I also question the idea of taking on formerly star players long term to fill out specific roles on the team. The idea is to bring some maturity to the team in a pennant race and, hopefully some good production. There has been some good examples of this (Andruw Jones in 2011 and Ichiro in 2012.) The problem is that the Yankees tend to bring them back and subsequent production can be minimal (Andruw Jones in 2012 and Ichiro in 2013.)
I think the net result here is an under-developed farm system. Certainly, there have been key players that have come up through the system. Robinson Cano is the best example today, but you can also add Derek Jeter, Mariano Rivera, Brett Gardner, and Ivan Nova to the list. The problem, of course, is for the 2013 team, that is the list.

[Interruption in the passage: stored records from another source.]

## src/design/ilt_pkg.sv

```systemverilog
// ilt_pkg: shared constants and types for the integer list tokenizer
// no dependencies; compile first

package ilt_pkg;

  // default width of the signed result number
  localparam int unsigned VALUE_BITS_DEF = 32;

  // character codes the parser reacts to
  localparam logic [7:0] CH_ZERO  = 8'h30;
  localparam logic [7:0] CH_NINE  = 8'h39;
  localparam logic [7:0] CH_PLUS  = 8'h2B;
  localparam logic [7:0] CH_MINUS = 8'h2D;
  localparam logic [7:0] CH_SEMI  = 8'h3B;

  // multiplier of the decimal accumulate
  localparam int unsigned RADIX = 10;

  // parse phase of the current number
  typedef enum logic [1:0] {
    PH_IDLE,
    PH_SIGN,
    PH_DIGITS
  } phase_e;

endpackage

```

## src/design/ilt_if.sv

```systemverilog
// ilt_if: valid/ready channel interfaces of the integer list tokenizer
// ilt_char_if carries text bytes, ilt_res_if carries parse results; no dependencies

interface ilt_char_if;
  logic       valid;
  logic       ready;
  logic [7:0] char_code;
  logic       is_last;

  modport source (output valid, output char_code, output is_last, input ready);
  modport sink   (input valid, input char_code, input is_last, output ready);
endinterface

interface ilt_res_if #(
  parameter int unsigned VALUE_BITS = 32
);
  logic                         valid;
  logic                         ready;
  logic                         value_valid;
  logic signed [VALUE_BITS-1:0] number;
  logic                         row_end;
  logic                         list_end;

  modport source (output valid, output value_valid, output number, output row_end,
                  output list_end, input ready);
  modport sink   (input valid, input value_valid, input number, input row_end,
                  input list_end, output ready);
endinterface

```

## src/design/integer_list_tokenizer.sv

```systemverilog
// integer_list_tokenizer: byte-serial signed decimal integer list parser
// depends on ilt_pkg (constants, phase_e) and ilt_if (channel interfaces)
//
// The block takes one text byte per clock cycle and returns signed decimal
// integers; whitespace, commas and other junk give nothing, a sign counts
// only when a digit follows, an out-of-range value is returned as 0.
// Setting matrix_mode makes ';' close a row. The byte with is_last always
// produces one result with list_end set. A byte is registered in the input
// register on acceptance and fully parsed from there (multiply-by-ten
// accumulate and phase update) once the result register can take its
// result, which is then loaded into the result register. Sustained
// throughput is one byte per cycle; it is limited by the single result
// register only while the result sink stalls.

module integer_list_tokenizer
  import ilt_pkg::*;
#(
  parameter int unsigned VALUE_BITS = VALUE_BITS_DEF
) (
  input  logic       clk_i,
  input  logic       rst_ni,
  input  logic       cfg_we_i,
  input  logic       cfg_wdata_i,
  ilt_char_if.sink   char_i,
  ilt_res_if.source  res_o
);

  localparam int unsigned ACC_BITS = VALUE_BITS + 4;
  localparam logic [ACC_BITS-1:0] HALF = ACC_BITS'(1) << (VALUE_BITS - 1);
  localparam logic [ACC_BITS-1:0] LIM_POS = HALF - ACC_BITS'(1);

  // configuration
  logic matrix_q;

  always_ff @(posedge clk_i or negedge rst_ni) begin
    if (!rst_ni) begin
      matrix_q <= 1'b0;
    end else if (cfg_we_i) begin
      matrix_q <= cfg_wdata_i;
    end
  end

  // input register
  logic       in_vld_q;
  logic [7:0] in_char_q;
  logic       in_last_q;
  logic       step;
  logic       in_take;

  assign char_i.ready = !in_vld_q || step;
  assign in_take      = char_i.valid && char_i.ready;

  always_ff @(posedge clk_i or negedge rst_ni) begin
    if (!rst_ni) begin
      in_vld_q <= 1'b0;
    end else if (in_take) begin
      in_vld_q <= 1'b1;
    end else if (step) begin
      in_vld_q <= 1'b0;
    end
  end

  always_ff @(posedge clk_i) begin
    if (in_take) begin
      in_char_q <= char_i.char_code;
      in_last_q <= char_i.is_last;
    end
  end

  // parse state
  phase_e                phase_q, phase_d;
  logic                  neg_q, neg_d;
  logic [VALUE_BITS-1:0] mag_q, mag_d;
  logic                  oor_q, oor_d;

  // byte classification
  logic       is_digit;
  logic       is_sign;
  logic [3:0] digit;

  assign is_digit = (in_char_q >= CH_ZERO) && (in_char_q <= CH_NINE);
  assign is_sign  = (in_char_q == CH_PLUS) || (in_char_q == CH_MINUS);
  assign digit    = in_char_q[3:0];

  // next phase
  always_comb begin
    phase_d = phase_q;
    if (in_last_q) begin
      phase_d = PH_IDLE;
    end else if (is_digit) begin
      phase_d = PH_DIGITS;
    end else if (is_sign) begin
      phase_d = PH_SIGN;
    end else begin
      phase_d = PH_IDLE;
    end
  end

  // decimal accumulate with range check
  logic                  acc_neg;
  logic [VALUE_BITS-1:0] acc_base;
  logic                  acc_oor_base;
  logic [ACC_BITS-1:0]   acc_lim;
  logic [ACC_BITS-1:0]   acc_sum;
  logic                  acc_over;
  logic [VALUE_BITS-1:0] acc_mag;
  logic                  acc_oor;

  always_comb begin
    acc_neg      = (phase_q == PH_IDLE) ? 1'b0 : neg_q;
    acc_base     = (phase_q == PH_DIGITS) ? mag_q : '0;
    acc_oor_base = (phase_q == PH_DIGITS) ? oor_q : 1'b0;
    acc_lim      = acc_neg ? HALF : LIM_POS;
    acc_sum      = (ACC_BITS'(acc_base) << 3) + (ACC_BITS'(acc_base) << 1)
                 + ACC_BITS'(digit);
    acc_over     = acc_sum > acc_lim;
    acc_oor      = acc_oor_base || acc_over;
    acc_mag      = acc_oor ? acc_base : acc_sum[VALUE_BITS-1:0];
  end

  // next number state
  always_comb begin
    neg_d = neg_q;
    mag_d = mag_q;
    oor_d = oor_q;
    if (in_last_q) begin
      neg_d = 1'b0;
      mag_d = '0;
      oor_d = 1'b0;
    end else if (is_digit) begin
      neg_d = acc_neg;
      mag_d = acc_mag;
      oor_d = acc_oor;
    end else begin
      neg_d = is_sign && (in_char_q == CH_MINUS);
      mag_d = '0;
      oor_d = 1'b0;
    end
  end

  // result of this byte
  logic                  emit_old;
  logic                  emit_new;
  logic                  fin_neg;
  logic [VALUE_BITS-1:0] fin_mag;
  logic                  fin_oor;
  logic                  r_value_valid;
  logic [VALUE_BITS-1:0] r_number;
  logic                  r_row_end;
  logic                  r_present;

  always_comb begin
    emit_old      = !is_digit && (phase_q == PH_DIGITS);
    emit_new      = is_digit && in_last_q;
    fin_neg       = emit_new ? acc_neg : neg_q;
    fin_mag       = emit_new ? acc_mag : mag_q;
    fin_oor       = emit_new ? acc_oor : oor_q;
    r_value_valid = emit_old || emit_new;
    if (!r_value_valid || fin_oor) begin
      r_number = '0;
    end else begin
      r_number = fin_neg ? (~fin_mag + VALUE_BITS'(1)) : fin_mag;
    end
    r_row_end = matrix_q && ((in_char_q == CH_SEMI) || in_last_q);
    r_present = r_value_valid || r_row_end || in_last_q;
  end

  // one byte is parsed when the result register can take its result
  assign step = in_vld_q && (!r_present || !res_o.valid || res_o.ready);

  always_ff @(posedge clk_i or negedge rst_ni) begin
    if (!rst_ni) begin
      phase_q <= PH_IDLE;
      neg_q   <= 1'b0;
      mag_q   <= '0;
      oor_q   <= 1'b0;
    end else if (step) begin
      phase_q <= phase_d;
      neg_q   <= neg_d;
      mag_q   <= mag_d;
      oor_q   <= oor_d;
    end
  end

  // result register
  logic                  res_vld_q;
  logic                  res_value_valid_q;
  logic [VALUE_BITS-1:0] res_number_q;
  logic                  res_row_end_q;
  logic                  res_list_end_q;
  logic                  res_load;

  assign res_load = step && r_present;

  always_ff @(posedge clk_i or negedge rst_ni) begin
    if (!rst_ni) begin
      res_vld_q <= 1'b0;
    end else if (res_load) begin
      res_vld_q <= 1'b1;
    end else if (res_o.ready) begin
      res_vld_q <= 1'b0;
    end
  end

  always_ff @(posedge clk_i) begin
    if (res_load) begin
      res_value_valid_q <= r_value_valid;
      res_number_q      <= r_number;
      res_row_end_q     <= r_row_end;
      res_list_end_q    <= in_last_q;
    end
  end

  assign res_o.valid       = res_vld_q;
  assign res_o.value_valid = res_value_valid_q;
  assign res_o.number      = res_number_q;
  assign res_o.row_end     = res_row_end_q;
  assign res_o.list_end    = res_list_end_q;

  // checks
  a_no_value_zero: assert property (@(posedge clk_i) disable iff (!rst_ni)
    res_vld_q && !res_value_valid_q |-> res_number_q == '0)
    else $error("result without value carries a nonzero number");

  a_last_clears: assert property (@(posedge clk_i) disable iff (!rst_ni)
    step && in_last_q |=> phase_q == PH_IDLE && !oor_q && mag_q == '0)
    else $error("parse state not cleared after final byte");

  a_mag_in_range: assert property (@(posedge clk_i) disable iff (!rst_ni)
    phase_q == PH_DIGITS |-> ACC_BITS'(mag_q) <= HALF)
    else $error("accumulated magnitude beyond signed range");

  a_held_result: assert property (@(posedge clk_i) disable iff (!rst_ni)
    res_vld_q && !res_o.ready |=> res_vld_q)
    else $error("pending result dropped while stalled");

endmodule

```

## src/flat_wrapper.sv

```systemverilog
// flat-port wrapper written by rule: the top's interface ports become plain ports
module integer_list_tokenizer_flat import ilt_pkg::*;
#(
  parameter int unsigned VALUE_BITS = VALUE_BITS_DEF
)
  (clk_i, rst_ni, cfg_we_i, cfg_wdata_i, char_i_valid, char_i_char_code, char_i_is_last, char_i_ready, res_o_valid, res_o_value_valid, res_o_number, res_o_row_end, res_o_list_end, res_o_ready);
  ilt_char_if char_i_i ();
  ilt_res_if #(.VALUE_BITS(VALUE_BITS)) res_o_i ();
  input  logic clk_i;
  input  logic rst_ni;
  input  logic cfg_we_i;
  input  logic cfg_wdata_i;
  input wire logic [$bits(char_i_i.valid)-1:0] char_i_valid;
  input wire logic [$bits(char_i_i.char_code)-1:0] char_i_char_code;
  input wire logic [$bits(char_i_i.is_last)-1:0] char_i_is_last;
  output wire logic [$bits(char_i_i.ready)-1:0] char_i_ready;
  output wire logic [$bits(res_o_i.valid)-1:0] res_o_valid;
  output wire logic [$bits(res_o_i.value_valid)-1:0] res_o_value_valid;
  output wire logic [$bits(res_o_i.number)-1:0] res_o_number;
  output wire logic [$bits(res_o_i.row_end)-1:0] res_o_row_end;
  output wire logic [$bits(res_o_i.list_end)-1:0] res_o_list_end;
  input wire logic [$bits(res_o_i.ready)-1:0] res_o_ready;
  assign char_i_i.valid = char_i_valid;
  assign char_i_i.char_code = char_i_char_code;
  assign char_i_i.is_last = char_i_is_last;
  assign char_i_ready = char_i_i.ready;
  assign res_o_valid = res_o_i.valid;
  assign res_o_value_valid = res_o_i.value_valid;
  assign res_o_number = res_o_i.number;
  assign res_o_row_end = res_o_i.row_end;
  assign res_o_list_end = res_o_i.list_end;
  assign res_o_i.ready = res_o_ready;
  integer_list_tokenizer #(.VALUE_BITS(VALUE_BITS)) u_core (.clk_i(clk_i), .rst_ni(rst_ni), .cfg_we_i(cfg_we_i), .cfg_wdata_i(cfg_wdata_i), .char_i(char_i_i), .res_o(res_o_i));
endmodule
```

I would like to see the Yankees spend more time developing young talent. Not only down on the farm, but with the big club. There was a fair number of rookies that got into games this year, but that was mainly due to the injury situation, and none of them really got to stay in a role of any significance. The Yankees need to drop the notion that they need a proven major leaguer at every position and bring along some of the talent they have waiting in the wings.
I would also like to see them, if they chose to sign a marquee player to not go beyond 5 of 6 years, and maybe less in some circumstances. And for goodness sake, please stop trawling the scrap heap for reclamation projects. Sure you get a mature player for cheap, but you only get marginal production in return. If you are going to get mediocre performance from a role player, why not use the role to develop a young player rather than giving some over-the-hill warhorse a last season (or, God help us, two) in the sun?